DATA SHOWN –
### src/rtl/link_tx_scheduler.sv
// Serial link transmit scheduler: trains the link with BC comma frames, then
// round-robin multiplexes four 8-bit lanes onto a 2-bit serial lane.
module link_tx_scheduler #(
    parameter int N_TRAIN     = 4,
    parameter int SYNC_PERIOD = 16
) (
    input  logic        clk16,
    input  logic        reset16,
    input  logic [3:0]  req,
    input  logic [31:0] data_in,
    output logic [3:0]  gnt,
    output logic [1:0]  serial,
    output logic        frame_start,
    output logic        link_active,
    output logic [7:0]  drop_cnt,
    output logic        fsm_state
);

    localparam int TW = (N_TRAIN > 1) ? $clog2(N_TRAIN) : 1;
    localparam int SW = (SYNC_PERIOD > 1) ? $clog2(SYNC_PERIOD) : 1;
    localparam logic [TW-1:0] TRAIN_LAST = TW'(N_TRAIN - 1);
    localparam logic [SW-1:0] SYNC_LAST  = SW'(SYNC_PERIOD - 1);
    localparam logic [7:0]    COMMA      = 8'hBC;

    typedef enum logic {TRAIN = 1'b0, RUN = 1'b1} state_t;

    state_t        state;
    logic [1:0]    slot;
    logic [7:0]    sh;
    logic [TW-1:0] train_cnt;
    logic [SW-1:0] sync_cnt;
    logic [1:0]    ptr;

    logic          arb_slot;
    logic          arb_valid;
    logic          take;
    logic [1:0]    arb_lane;
    logic [1:0]    cand;
    logic [7:0]    lane_word;
    logic [7:0]    next_word;

    // Round-robin search starts just after the last winner; ptr itself is checked last.
    always_comb begin
        arb_valid = 1'b0;
        arb_lane  = ptr;
        cand      = ptr;
        for (int i = 1; i <= 4; i++) begin
            cand = ptr + 2'(i);
            if (!arb_valid && req[cand]) begin
                arb_valid = 1'b1;
                arb_lane  = cand;
            end
        end
    end

    always_comb begin
        arb_slot  = (slot == 2'd3) &&
                    ((state == TRAIN) ? (train_cnt == TRAIN_LAST) : (sync_cnt != SYNC_LAST));
        take      = reset16 && arb_slot && arb_valid;
        lane_word = data_in[{arb_lane, 3'b000} +: 8];
        next_word = take ? lane_word : COMMA;
        gnt       = take ? (4'b0001 << arb_lane) : 4'b0000;
    end

    assign serial      = sh[7:6];
    assign frame_start = (slot == 2'd0);
    assign link_active = (state == RUN);
    assign fsm_state   = state;

    always_ff @(posedge clk16) begin
        if (!reset16) begin
            slot      <= 2'd0;
            sh        <= COMMA;
            state     <= TRAIN;
            train_cnt <= '0;
            sync_cnt  <= '0;
            ptr       <= 2'd3;
            drop_cnt  <= 8'd0;
        end else begin
            slot <= slot + 2'd1;
            if (slot == 2'd3) begin
                sh <= next_word;
                if (take) begin
                    ptr <= arb_lane;
                    // A granted comma is still sent; the receiver will swallow it.
                    if (lane_word == COMMA && drop_cnt != 8'hFF) begin
                        drop_cnt <= drop_cnt + 8'd1;
                    end
                end
                if (state == TRAIN) begin
                    train_cnt <= train_cnt + TW'(1);
                    if (train_cnt == TRAIN_LAST) begin
                        state    <= RUN;
                        sync_cnt <= '0;
                    end
                end else begin
                    if (sync_cnt == SYNC_LAST) begin
                        sync_cnt <= '0;
                    end else begin
                        sync_cnt <= sync_cnt + SW'(1);
                    end
                end
            end else begin
                sh <= {sh[5:0], 2'b00};
            end
        end
    end

endmodule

TASK INSTRUCTIONS –
Reproduce word for word the lines of the records above, beginning at the first and ending with the line where "localparam logic [SW-1:0]" appears, and nothing past it.

FINISHED EXERCISE –
### src/rtl/link_tx_scheduler.sv
// Serial link transmit scheduler: trains the link with BC comma frames, then
// round-robin multiplexes four 8-bit lanes onto a 2-bit serial lane.
module link_tx_scheduler #(
    parameter int N_TRAIN     = 4,
    parameter int SYNC_PERIOD = 16
) (
    input  logic        clk16,
    input  logic        reset16,
    input  logic [3:0]  req,
    input  logic [31:0] data_in,
    output logic [3:0]  gnt,
    output logic [1:0]  serial,
    output logic        frame_start,
    output logic        link_active,
    output logic [7:0]  drop_cnt,
    output logic        fsm_state
);

    localparam int TW = (N_TRAIN > 1) ? $clog2(N_TRAIN) : 1;
    localparam int SW = (SYNC_PERIOD > 1) ? $clog2(SYNC_PERIOD) : 1;
    localparam logic [TW-1:0] TRAIN_LAST = TW'(N_TRAIN - 1);
    localparam logic [SW-1:0] SYNC_LAST  = SW'(SYNC_PERIOD - 1);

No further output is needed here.